Haidt isn’t a hated outfielder for the rival Boston Red Sox. Neither is he a former fan favorite who switched allegiances and signed with the crosstown Mets, like Juan Soto did.
Haidt is a noted NYU professor who spoke at Thursday’s graduation ceremony against the wishes of many of the school’s students, who likened his appearance to being kicked in the rear on the way out the door.
The invite to Haidt, a social psychologist at New York University’s Stern School of Business, sent tassels turning among students who said the professor did not represent the graduates’ values.
Specifically, the young critics have taken issue with what they describe as Haidt’s campaign against progressive university culture. They point to his efforts to dismantle DEI and his tech-free initiatives.

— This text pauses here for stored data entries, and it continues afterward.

## src/rtl/div_sched_if.sv

```systemverilog
// Request/response and divider-core signal bundle for div_sched.
// The master modport is the scheduler's view. The slave modport is the
// view of the environment, which holds the requesters and the core.
interface div_sched_if #(
  parameter int XLEN = 32,
  parameter int NREQ = 2
);
  // requester side
  logic [NREQ-1:0]            req_valid_i;
  logic [NREQ-1:0]            req_ready_o;
  logic [NREQ-1:0][XLEN-1:0]  req_dividend_i;
  logic [NREQ-1:0][XLEN-1:0]  req_divisor_i;
  logic [NREQ-1:0]            flush_i;
  logic [NREQ-1:0]            rsp_valid_o;
  logic [NREQ-1:0]            rsp_ready_i;
  logic [XLEN-1:0]            rsp_quotient_o;
  logic [XLEN-1:0]            rsp_remainder_o;
  logic                       rsp_dbz_o;
  // divider core side
  logic                       div_start_o;
  logic [XLEN-1:0]            div_dividend_o;
  logic [XLEN-1:0]            div_divisor_o;
  logic                       div_busy_i;
  logic                       div_done_i;
  logic                       div_dbz_i;
  logic [XLEN-1:0]            div_quotient_i;
  logic [XLEN-1:0]            div_remainder_i;

  modport master (
    input  req_valid_i, req_dividend_i, req_divisor_i, flush_i, rsp_ready_i,
    input  div_busy_i, div_done_i, div_dbz_i, div_quotient_i, div_remainder_i,
    output req_ready_o, rsp_valid_o, rsp_quotient_o, rsp_remainder_o, rsp_dbz_o,
    output div_start_o, div_dividend_o, div_divisor_o
  );

  modport slave (
    output req_valid_i, req_dividend_i, req_divisor_i, flush_i, rsp_ready_i,
    output div_busy_i, div_done_i, div_dbz_i, div_quotient_i, div_remainder_i,
    input  req_ready_o, rsp_valid_o, rsp_quotient_o, rsp_remainder_o, rsp_dbz_o,
    input  div_start_o, div_dividend_o, div_divisor_o
  );
endinterface

```

## src/rtl/div_sched.sv

```systemverilog
// Round-robin scheduler that shares one iterative unsigned divider among
// NREQ requesters. A divisor of zero is answered without using the core.
// A one-entry cache answers a repeat of the last computed pair without
// using the core.
module div_sched #(
  parameter int XLEN     = 32,
  parameter int NREQ     = 2,
  parameter bit CACHE_EN = 1'b1
) (
  input  logic          clk_i,
  input  logic          rst_ni,
  div_sched_if.master   bus
);
  localparam int PW = (NREQ > 1) ? $clog2(NREQ) : 1;

  typedef enum logic [1:0] {IDLE, START, WAIT, RESP} state_t;

  state_t             r_state;
  logic [PW-1:0]      r_ptr;
  logic [PW-1:0]      r_owner;
  logic               r_killed;
  logic               r_start;
  logic [XLEN-1:0]    r_dvd;
  logic [XLEN-1:0]    r_dvs;
  logic [XLEN-1:0]    r_quo;
  logic [XLEN-1:0]    r_rem;
  logic               r_dbz;
  logic [NREQ-1:0]    r_rsp_valid;
  logic               r_c_vld;
  logic [XLEN-1:0]    r_c_dvd;
  logic [XLEN-1:0]    r_c_dvs;
  logic [XLEN-1:0]    r_c_quo;
  logic [XLEN-1:0]    r_c_rem;
  logic               r_c_dbz;

  logic [NREQ-1:0]    w_elig;
  logic               w_gnt_vld;
  logic [PW-1:0]      w_gnt_idx;
  logic [PW-1:0]      w_idx;
  logic [NREQ-1:0]    w_gnt_onehot;
  logic [NREQ-1:0]    w_own_onehot;
  logic [XLEN-1:0]    w_sel_dvd;
  logic [XLEN-1:0]    w_sel_dvs;
  logic               w_hit;
  logic               w_own_flush;
  logic               w_own_ready;

  // Pointer successor, wrapping at NREQ-1 for non-power-of-two counts.
  function automatic logic [PW-1:0] next_idx(input logic [PW-1:0] idx);
    if (int'(idx) == NREQ - 1) return '0;
    return idx + PW'(1);
  endfunction

  // Round-robin pick. Scanning downward leaves the requester closest to the pointer as the winner.
  always_comb begin
    w_gnt_vld = 1'b0;
    w_gnt_idx = '0;
    w_idx     = '0;
    w_elig    = bus.req_valid_i & ~bus.flush_i;
    for (int k = NREQ - 1; k >= 0; k--) begin
      w_idx = PW'((int'(r_ptr) + k) % NREQ);
      if (w_elig[w_idx]) begin
        w_gnt_vld = 1'b1;
        w_gnt_idx = w_idx;
      end
    end
  end

  assign w_gnt_onehot = NREQ'(1) << w_gnt_idx;
  assign w_own_onehot = NREQ'(1) << r_owner;
  assign w_sel_dvd    = bus.req_dividend_i[w_gnt_idx];
  assign w_sel_dvs    = bus.req_divisor_i[w_gnt_idx];
  assign w_hit        = CACHE_EN && r_c_vld && (w_sel_dvd == r_c_dvd) && (w_sel_dvs == r_c_dvs);
  assign w_own_flush  = bus.flush_i[r_owner];
  assign w_own_ready  = bus.rsp_ready_i[r_owner];

  // Ready is gated by reset so that every output reads zero while reset is held.
  assign bus.req_ready_o     = (rst_ni && r_state == IDLE && w_gnt_vld) ? w_gnt_onehot : '0;
  assign bus.rsp_valid_o     = r_rsp_valid;
  assign bus.rsp_quotient_o  = r_quo;
  assign bus.rsp_remainder_o = r_rem;
  assign bus.rsp_dbz_o       = r_dbz;
  assign bus.div_start_o     = r_start;
  assign bus.div_dividend_o  = r_dvd;
  assign bus.div_divisor_o   = r_dvs;

  // Scheduler FSM: accept, bypass or start the core, wait for done, then hand back the result.
  always_ff @(posedge clk_i or negedge rst_ni) begin
    if (!rst_ni) begin
      r_state     <= IDLE;
      r_ptr       <= '0;
      r_owner     <= '0;
      r_killed    <= 1'b0;
      r_start     <= 1'b0;
      r_dvd       <= '0;
      r_dvs       <= '0;
      r_quo       <= '0;
      r_rem       <= '0;
      r_dbz       <= 1'b0;
      r_rsp_valid <= '0;
      r_c_vld     <= 1'b0;
      r_c_dvd     <= '0;
      r_c_dvs     <= '0;
      r_c_quo     <= '0;
      r_c_rem     <= '0;
      r_c_dbz     <= 1'b0;
    end else begin
      case (r_state)
        IDLE: begin
          if (w_gnt_vld) begin
            r_owner  <= w_gnt_idx;
            r_dvd    <= w_sel_dvd;
            r_dvs    <= w_sel_dvs;
            r_killed <= 1'b0;
            if (w_sel_dvs == '0) begin
              r_quo       <= '1;
              r_rem       <= w_sel_dvd;
              r_dbz       <= 1'b1;
              r_rsp_valid <= w_gnt_onehot;
              r_state     <= RESP;
            end else if (w_hit) begin
              r_quo       <= r_c_quo;
              r_rem       <= r_c_rem;
              r_dbz       <= r_c_dbz;
              r_rsp_valid <= w_gnt_onehot;
              r_state     <= RESP;
            end else begin
              // The pulse goes out in the first START cycle when the core is free.
              r_start <= ~bus.div_busy_i;
              r_state <= START;
            end
          end
        end
        START: begin
          if (w_own_flush) begin
            r_start <= 1'b0;
            r_ptr   <= next_idx(r_owner);
            r_state <= IDLE;
          end else if (r_start) begin
            r_start <= 1'b0;
            r_state <= WAIT;
          end else if (!bus.div_busy_i) begin
            r_start <= 1'b1;
          end
        end
        WAIT: begin
          if (w_own_flush) r_killed <= 1'b1;
          if (bus.div_done_i) begin
            r_quo   <= bus.div_quotient_i;
            r_rem   <= bus.div_remainder_i;
            r_dbz   <= bus.div_dbz_i;
            r_c_vld <= 1'b1;
            r_c_dvd <= r_dvd;
            r_c_dvs <= r_dvs;
            r_c_quo <= bus.div_quotient_i;
            r_c_rem <= bus.div_remainder_i;
            r_c_dbz <= bus.div_dbz_i;
            if (r_killed || w_own_flush) begin
              r_ptr   <= next_idx(r_owner);
              r_state <= IDLE;
            end else begin
              r_rsp_valid <= w_own_onehot;
              r_state     <= RESP;
            end
          end
        end
        RESP: begin
          // A flush in the same cycle as ready is treated as a consumed response.
          if (w_own_ready || w_own_flush) begin
            r_rsp_valid <= '0;
            r_ptr       <= next_idx(r_owner);
            r_state     <= IDLE;
          end
        end
        default: r_state <= IDLE;
      endcase
    end
  end
endmodule

```

## src/flat_wrapper.sv

```systemverilog
// flat-port wrapper written by rule: the top's interface ports become plain ports
module div_sched_flat 
#(
  parameter int XLEN     = 32,
  parameter int NREQ     = 2,
  parameter bit CACHE_EN = 1'b1
)
  (clk_i, rst_ni, bus_req_valid_i, bus_req_dividend_i, bus_req_divisor_i, bus_flush_i, bus_rsp_ready_i, bus_div_busy_i, bus_div_done_i, bus_div_dbz_i, bus_div_quotient_i, bus_div_remainder_i, bus_req_ready_o, bus_rsp_valid_o, bus_rsp_quotient_o, bus_rsp_remainder_o, bus_rsp_dbz_o, bus_div_start_o, bus_div_dividend_o, bus_div_divisor_o);
  div_sched_if #(.XLEN(XLEN), .NREQ(NREQ)) bus_i ();
  input  logic clk_i;
  input  logic rst_ni;
  input wire logic [$bits(bus_i.req_valid_i)-1:0] bus_req_valid_i;
  input wire logic [$bits(bus_i.req_dividend_i)-1:0] bus_req_dividend_i;
  input wire logic [$bits(bus_i.req_divisor_i)-1:0] bus_req_divisor_i;
  input wire logic [$bits(bus_i.flush_i)-1:0] bus_flush_i;
  input wire logic [$bits(bus_i.rsp_ready_i)-1:0] bus_rsp_ready_i;
  input wire logic [$bits(bus_i.div_busy_i)-1:0] bus_div_busy_i;
  input wire logic [$bits(bus_i.div_done_i)-1:0] bus_div_done_i;
  input wire logic [$bits(bus_i.div_dbz_i)-1:0] bus_div_dbz_i;
  input wire logic [$bits(bus_i.div_quotient_i)-1:0] bus_div_quotient_i;
  input wire logic [$bits(bus_i.div_remainder_i)-1:0] bus_div_remainder_i;
  output wire logic [$bits(bus_i.req_ready_o)-1:0] bus_req_ready_o;
  output wire logic [$bits(bus_i.rsp_valid_o)-1:0] bus_rsp_valid_o;
  output wire logic [$bits(bus_i.rsp_quotient_o)-1:0] bus_rsp_quotient_o;
  output wire logic [$bits(bus_i.rsp_remainder_o)-1:0] bus_rsp_remainder_o;
  output wire logic [$bits(bus_i.rsp_dbz_o)-1:0] bus_rsp_dbz_o;
  output wire logic [$bits(bus_i.div_start_o)-1:0] bus_div_start_o;
  output wire logic [$bits(bus_i.div_dividend_o)-1:0] bus_div_dividend_o;
  output wire logic [$bits(bus_i.div_divisor_o)-1:0] bus_div_divisor_o;
  assign bus_i.req_valid_i = bus_req_valid_i;
  assign bus_i.req_dividend_i = bus_req_dividend_i;
  assign bus_i.req_divisor_i = bus_req_divisor_i;
  assign bus_i.flush_i = bus_flush_i;
  assign bus_i.rsp_ready_i = bus_rsp_ready_i;
  assign bus_i.div_busy_i = bus_div_busy_i;
  assign bus_i.div_done_i = bus_div_done_i;
  assign bus_i.div_dbz_i = bus_div_dbz_i;
  assign bus_i.div_quotient_i = bus_div_quotient_i;
  assign bus_i.div_remainder_i = bus_div_remainder_i;
  assign bus_req_ready_o = bus_i.req_ready_o;
  assign bus_rsp_valid_o = bus_i.rsp_valid_o;
  assign bus_rsp_quotient_o = bus_i.rsp_quotient_o;
  assign bus_rsp_remainder_o = bus_i.rsp_remainder_o;
  assign bus_rsp_dbz_o = bus_i.rsp_dbz_o;
  assign bus_div_start_o = bus_i.div_start_o;
  assign bus_div_dividend_o = bus_i.div_dividend_o;
  assign bus_div_divisor_o = bus_i.div_divisor_o;
  div_sched #(.XLEN(XLEN), .NREQ(NREQ), .CACHE_EN(CACHE_EN)) u_core (.clk_i(clk_i), .rst_ni(rst_ni), .bus(bus_i));
endmodule
```

## config.mk

```make
export PLATFORM = sky130hd
export DESIGN_NAME = div_sched_flat
export DESIGN_NICKNAME = d
export VERILOG_FILES = /design/src/rtl/div_sched_if.sv /design/src/rtl/div_sched.sv /design/src/flat_wrapper.sv
export SDC_FILE = /design/constraint.sdc
export NUM_CORES = 1
export LEC_CHECK = 0
export ABC_AREA = 1
export CORE_MARGIN = 8
export CORE_UTILIZATION = 30
export DETAILED_ROUTE_END_ITERATION = 12
export HOLD_SLACK_MARGIN = 0.05
export PLACE_DENSITY = 0.62
export SYNTH_ARGS = -nofsm -noshare
export SYNTH_HDL_FRONTEND = slang
export SYNTH_SLANG_ARGS = --single-unit
```

## constraint.sdc

```tcl
create_clock -name clk_i -period 2.8 [get_ports clk_i]
set_clock_uncertainty 0.05 [all_clocks]
set_input_delay 0.7 -clock clk_i [delete_from_list [all_inputs] [get_ports clk_i]]
set_output_delay 0.7 -clock clk_i [all_outputs]
set_load 0.005 [all_outputs]
```

======== Yosys cells after proc, flatten, opt, wreduce, memory -nomap -nowiden ========
Index checks and enable logic that the tools add are counted.
storage, ports and cells
  logic and storage cells ................. 138
  output and inout port bits .............. 134
  memories ................................ 0
  bits in read-only memories .............. 0
  input bits .............................. 203
  flip-flop bits (word level) ............. 267
  bits in latches ......................... 0
  RAM bits ................................ 0
cells by class
  eq/ne operators ......................... 16
  magnitude comparators ................... 4
  bitwise operators ....................... 3
  mux-type cells .......................... 74
  multiply operators ...................... 0
  div/mod/pow operators ................... 0
  shift operators ......................... 2
  add/subtract/negate cells ............... 2
  reduce and logical (&&, ||, !) cells .... 20
operators by type and width
  cell                                                                   number
  32-bit two-way mux                                                     12
  32-bit case mux with 2 select lines                                    2
  32-bit == test                                                         2
  1-bit two-way mux                                                      40
  32-bit zero test                                                       1
  2-bit two-way mux                                                      14
  4-bit AND reduction                                                    3
  2-bit by 1-bit != test with 1-bit output (second input constant)       5
  1-bit by 2-bit < comparator with 1-bit output (second input constant)  4
  2-bit != test (second input constant)                                  4
  2-bit case mux with 4 select lines                                     1
  1-bit case mux with 2 select lines                                     3
  2-bit case mux with 3 select lines                                     1
  6-bit AND reduction                                                    1
  3-bit nonzero test                                                     2
  5-bit AND reduction                                                    1
  2-bit == test (second input constant)                                  2
  1-bit logical AND                                                      4
  2-bit AND reduction                                                    2
  2-bit nonzero test                                                     2
  1-bit by 1-bit left shift with 2-bit output (first input constant)     2
  3-bit by 1-bit != test with 1-bit output (second input constant)       1
  3-bit by 2-bit != test with 1-bit output (second input constant)       1
  1-bit case mux with 3 select lines                                     1
  other kinds (8)                                                        10

======== Logic depth before layout (Yosys ltp) ========
Gate-level depths: netlist (run 1).
  depth after elaboration ................. 15
  gate-level depth with buffers ........... 20
  gate-level depth less buffers ........... 18

======== Worst setup path after synthesis (run 1) ========
OpenSTA, ideal clock, no wires.
  path type ............................... input to output
  start ................................... input bus_req_valid_i[1]
  end ..................................... output bus_req_ready_o[0]
  buffers on the path ..................... 3
  data arrival time ....................... 1.896 ns
  required time ........................... 2.050 ns
  stages on the path ...................... 11
  slack ................................... 0.154 ns
  path through ............................ inv_1 -> nor2_4 -> buf_4 -> buf_4 -> inv_1 -> nand2_1 -> inv_1 -> nor2_1 -> inv_1 -> clkbuf_1 -> nor3_1
between the ends
  longest elaborated chain between the ends .. 7
  elaborated cells on any way between the ends .. 12
  those cells by class .................... shift: 1; mux: 9; bitwise: 1; reduce/logical: 1
ends and longest elaborated chain
  what                                                                                     RTL line                          RTL
  start: declaration                                                                       flat_wrapper.sv:12                input wire logic [$bits(bus_i.req_valid_i)-1:0] bus_req_valid_i;
  2-bit AND (*)                                                                            div_sched.sv:59                   w_elig = bus.req_valid_i & ~bus.flush_i;
  1-bit two-way mux (not written as such) (2 in a row)                                     div_sched.sv:62                   if (w_elig[w_idx]) begin
  1-bit two-way mux (2 in a row)                                                           div_sched.sv:62
  1-bit by 1-bit left shift with 2-bit output / 1-bit logical AND (equally long branches)  div_sched.sv:69, div_sched.sv:78
  2-bit two-way mux (*)                                                                    div_sched.sv:78                   assign bus.req_ready_o = (rst_ni && r_state == IDLE && w_gnt_vld) ? w_gnt_onehot : '0;
  end: declaration                                                                         flat_wrapper.sv:22                output wire logic [$bits(bus_i.req_ready_o)-1:0] bus_req_ready_o;
Every way passes the cells marked *; elsewhere a longest branch is shown, timed or not. The select of a mux whose other input is x is not followed.

======== Worst setup path in the final report (run 1) ========
  start ................................... input bus_flush_i[0]
  end ..................................... register u_core.r_rem[28] (netlist: u_core.bus.rsp_remainder_o[28])
between the ends
  longest elaborated chain between the ends .. 13
  elaborated cells on any way between the ends .. 25
  those cells by class .................... eq/ne: 4; mux: 15; bitwise: 2; reduce/logical: 4
ends and longest elaborated chain
  what                                                       RTL line            RTL
  start: declaration                                         flat_wrapper.sv:15  input wire logic [$bits(bus_i.flush_i)-1:0] bus_flush_i;
  2-bit NOT (*)                                              div_sched.sv:59
  2-bit AND (*)                                              div_sched.sv:59
  1-bit two-way mux (not written as such) (2 in a row)       div_sched.sv:62
  1-bit two-way mux (2 in a row)                             div_sched.sv:62
  32-bit two-way mux (not written as such) (2 in a row)      div_sched.sv:71     assign w_sel_dvd = bus.req_dividend_i[w_gnt_idx];
  32-bit == test                                             div_sched.sv:73     assign w_hit = CACHE_EN && r_c_vld && (w_sel_dvd == r_c_dvd) && (w_sel_dvs == r_c_dvs);
  1-bit logical AND (2 in a row)                             div_sched.sv:73
  3-bit by 2-bit != test with 1-bit output (no source line)  -
  4-bit AND reduction (no source line)                       -
  end signal: assignment                                     div_sched.sv:117    r_rem <= w_sel_dvd;
  end signal: assignment                                     div_sched.sv:123    r_rem <= r_c_rem;
  end signal: assignment                                     div_sched.sv:150    r_rem <= bus.div_remainder_i;
  end: declaration                                           div_sched.sv:26     logic [XLEN-1:0] r_rem;
Marked as above.
A chain may end at the register's enable or synchronous reset.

“In a world marked by sustained attacks on higher education and the global unraveling of diversity, equity and inclusion, which has only deepened inequities, Professor Haidt is not the appropriate individual to address the Class of 2026,” the Student Government Assembly’s executive committee said in a statement before the ceremony.

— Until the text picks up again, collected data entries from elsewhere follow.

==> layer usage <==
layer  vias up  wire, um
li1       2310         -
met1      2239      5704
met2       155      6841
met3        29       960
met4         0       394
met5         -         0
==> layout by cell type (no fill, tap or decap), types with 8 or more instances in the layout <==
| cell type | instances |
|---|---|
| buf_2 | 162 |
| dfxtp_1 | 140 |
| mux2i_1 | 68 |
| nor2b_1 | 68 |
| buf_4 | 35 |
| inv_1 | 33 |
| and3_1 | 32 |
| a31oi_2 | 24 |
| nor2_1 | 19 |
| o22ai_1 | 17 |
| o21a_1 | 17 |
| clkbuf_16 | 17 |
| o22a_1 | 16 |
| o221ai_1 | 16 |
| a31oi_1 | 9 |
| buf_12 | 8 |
### config.mk
export PLATFORM = sky130hd
export DESIGN_NAME = instruction_fetch_unit
export DESIGN_NICKNAME = d
export VERILOG_FILES = /design/src/rtl/instruction_fetch_unit.sv
export SDC_FILE = /design/constraint.sdc
export NUM_CORES = 1
export LEC_CHECK = 0
export ABC_AREA = 1
export ABC_CLOCK_PERIOD_IN_PS = 1600
export CAP_MARGIN = 10
export CORE_UTILIZATION = 35
export CTS_CLUSTER_SIZE = 25
export DETAILED_ROUTE_END_ITERATION = 6
export DONT_BUFFER_PORTS = 1
export PLACE_DENSITY = 0.51
export SYNTH_ARGS = -nofsm -noshare
export SYNTH_HDL_FRONTEND = slang
export SYNTH_SLANG_ARGS = --single-unit
### constraint.sdc
create_clock -name clock -period 1.6 [get_ports clock]
set_input_delay 0.16 -clock clock [delete_from_list [all_inputs] [get_ports clock]]
set_output_delay 0.16 -clock clock [all_outputs]
set_load 0.03 [all_outputs]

Haidt co-founded a college to counter “illiberalism” and “wokeism” in higher education in 2021 — before quietly cutting his ties to the institution in 2025.
The professor was criticized in 2022 when he refused to write a required statement on equity and inclusion for a social psychology event, at which he was scheduled to speak, and resigned from the organization in protest.

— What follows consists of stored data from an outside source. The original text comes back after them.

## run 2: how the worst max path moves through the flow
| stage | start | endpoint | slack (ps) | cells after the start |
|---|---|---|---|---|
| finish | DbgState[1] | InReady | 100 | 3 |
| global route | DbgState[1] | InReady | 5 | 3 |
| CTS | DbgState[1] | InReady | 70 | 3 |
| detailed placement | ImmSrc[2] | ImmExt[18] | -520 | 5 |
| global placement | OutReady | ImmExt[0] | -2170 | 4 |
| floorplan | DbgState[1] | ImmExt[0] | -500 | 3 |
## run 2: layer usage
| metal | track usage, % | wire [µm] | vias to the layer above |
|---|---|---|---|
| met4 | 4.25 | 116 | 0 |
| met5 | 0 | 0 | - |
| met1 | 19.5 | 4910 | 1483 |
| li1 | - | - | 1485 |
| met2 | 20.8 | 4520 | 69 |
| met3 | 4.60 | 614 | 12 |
[src/rtl/soc_sysid_ext.sv]
// Extended system-ID slave: build ID and timestamp words, a free-running
// uptime counter with coherent LO/HI snapshot reads, a control/status
// register (EN, CLR, sticky WRAP) and a small bank of scratch registers.
// Reads are registered: data appears with readdatavalid one cycle later.
module soc_sysid_ext #(
  parameter logic [31:0] ID_VALUE        = 32'h0,
  parameter logic [31:0] TIMESTAMP_VALUE = 32'h0,
  parameter int          UPTIME_WIDTH    = 64,
  parameter int          SCRATCH_COUNT   = 2
) (
  input  logic           clock,
  input  logic           reset,
  soc_sysid_ext_if.slave bus
);

  localparam int W = UPTIME_WIDTH;

  localparam logic [2:0] ADDR_ID     = 3'd0;
  localparam logic [2:0] ADDR_TS     = 3'd1;
  localparam logic [2:0] ADDR_UP_LO  = 3'd2;
  localparam logic [2:0] ADDR_UP_HI  = 3'd3;
  localparam logic [2:0] ADDR_CTRL   = 3'd4;
  localparam int         SCRATCH_BASE = 5;

  logic [W-1:0]  cnt_q, cnt_d;
  logic          en_q, en_d;
  logic          wrap_q, wrap_d;
  logic [31:0]   hi_shadow_q;
  logic [31:0]   scratch_q [SCRATCH_COUNT];
  logic [31:0]   rdata_q;
  logic          rvalid_q;

  logic [63:0]   cnt_ext;
  logic [31:0]   rd_mux;
  logic          wr_en;
  logic          ctrl_wr;
  logic          clr;
  logic          wrap_w1c;
  logic          wrap_evt;

  // Zero-extended view of the counter so LO/HI slicing works for any width.
  assign cnt_ext = 64'(cnt_q);

  // A simultaneous read wins; the write is dropped entirely.
  assign wr_en    = bus.write & ~bus.read;
  assign ctrl_wr  = wr_en && (bus.address == ADDR_CTRL);
  assign clr      = ctrl_wr & bus.writedata[1];
  assign wrap_w1c = ctrl_wr & bus.writedata[8];
  // A clear on the would-be wrap edge lands on 0 without wrapping.
  assign wrap_evt = en_q & (&cnt_q) & ~clr;

  // Next-state for counter, enable and sticky wrap flag (wrap set beats W1C).
  always_comb begin
    cnt_d  = cnt_q;
    en_d   = en_q;
    wrap_d = wrap_q;
    if (clr) begin
      cnt_d = '0;
    end else if (en_q) begin
      cnt_d = cnt_q + W'(1);
    end
    if (ctrl_wr) begin
      en_d = bus.writedata[0];
    end
    if (wrap_evt) begin
      wrap_d = 1'b1;
    end else if (wrap_w1c) begin
      wrap_d = 1'b0;
    end
  end

  // Read data selection; unmapped addresses return 0.
  always_comb begin
    rd_mux = 32'h0;
    case (bus.address)
      ADDR_ID:    rd_mux = ID_VALUE;
      ADDR_TS:    rd_mux = TIMESTAMP_VALUE;
      ADDR_UP_LO: rd_mux = cnt_ext[31:0];
      ADDR_UP_HI: rd_mux = hi_shadow_q;
      ADDR_CTRL:  rd_mux = {23'd0, wrap_q, 7'd0, en_q};
      default: begin
        for (int i = 0; i < SCRATCH_COUNT; i++) begin
          if (bus.address == 3'(SCRATCH_BASE + i)) begin
            rd_mux = scratch_q[i];
          end
        end
      end
    endcase
  end

  // Counter, control bits and HI shadow; a LO read latches the matching upper bits.
  always_ff @(posedge clock) begin
    if (reset) begin
      cnt_q       <= '0;
      en_q        <= 1'b1;
      wrap_q      <= 1'b0;
      hi_shadow_q <= 32'h0;
    end else begin
      cnt_q  <= cnt_d;
      en_q   <= en_d;
      wrap_q <= wrap_d;
      if (bus.read && (bus.address == ADDR_UP_LO)) begin
        hi_shadow_q <= cnt_ext[63:32];
      end
    end
  end

  // Scratch registers, written only when no read is presented in the same cycle.
  always_ff @(posedge clock) begin
    for (int i = 0; i < SCRATCH_COUNT; i++) begin
      if (reset) begin
        scratch_q[i] <= 32'h0;
      end else if (wr_en && (bus.address == 3'(SCRATCH_BASE + i))) begin
        scratch_q[i] <= bus.writedata;
      end
    end
  end

  // Registered read response; readdata holds between reads, reset cancels a pending pulse.
  always_ff @(posedge clock) begin
    if (reset) begin
      rdata_q  <= 32'h0;
      rvalid_q <= 1'b0;
    end else begin
      rvalid_q <= bus.read;
      if (bus.read) begin
        rdata_q <= rd_mux;
      end
    end
  end

  assign bus.readdata      = rdata_q;
  assign bus.readdatavalid = rvalid_q;

endmodule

Haidt, meanwhile has taken the backlash in stride
“Graduates have heard from prime ministers, presidents, Supreme Court justices, movie stars and — of course — Taylor Swift,” Haidt said at the graduation. “So, I know what you’re all thinking: ‘Thank God they finally found a social psychologist.’”
Adding to the insult was a ban on live student speeches at the graduation. In response to complaints last year about a student speaker who criticized Israel, the university required that some student graduation speeches be recorded ahead of time, a requirement that didn’t apply to speakers like Haidt.
Free speech did manage to slip through the graduation cracks. A student at the stadium briefly disrupted the ceremony when he began waving an Israeli flag in the stands, before other graduates told him to stop.
That display came days after a flag with two swastikas flanking a Star of David and the letters “NYU” was flown from a university building. The banner was quickly removed, and police said the incident is being investigated, possibly as a hate crime.
Full disclosure: Years ago, I was a purple-robed graduate soaking in the words of our graduation speaker, House Speaker Thomas P. “Tip” O’Neill. I don’t remember what he said after all these years, but I remember being inspired.
NYU was where my journalism career started, writing for the Washington Square News, and editing Brownstone, the university’s only Black magazine. It was also where I made lifelong friendships and connections with some of the best in the business: Nick Charles, Ann Brown, Scott Wenger, Joel Sherman, Marisa Osorio, Jeff Rubin, Sebastian D’Elia and the late Steve Gilliard.
We weren’t at Yankee Stadium, or Radio City Music Hall. We did it the old-fashioned way, right in the Village at Washington Square Park, decades before anyone thought about enacting a curfew.
Now, they’re talking about putting up gates.
We had our college campus issues and student protests, too. For us, it was apartheid in South Africa and demands for universities to divest from companies that did business there.
The Class of 2026 learned another valuable lesson, one that our class learned a long time ago: that it’s right to question and challenge authority — but don’t expect to win all the time.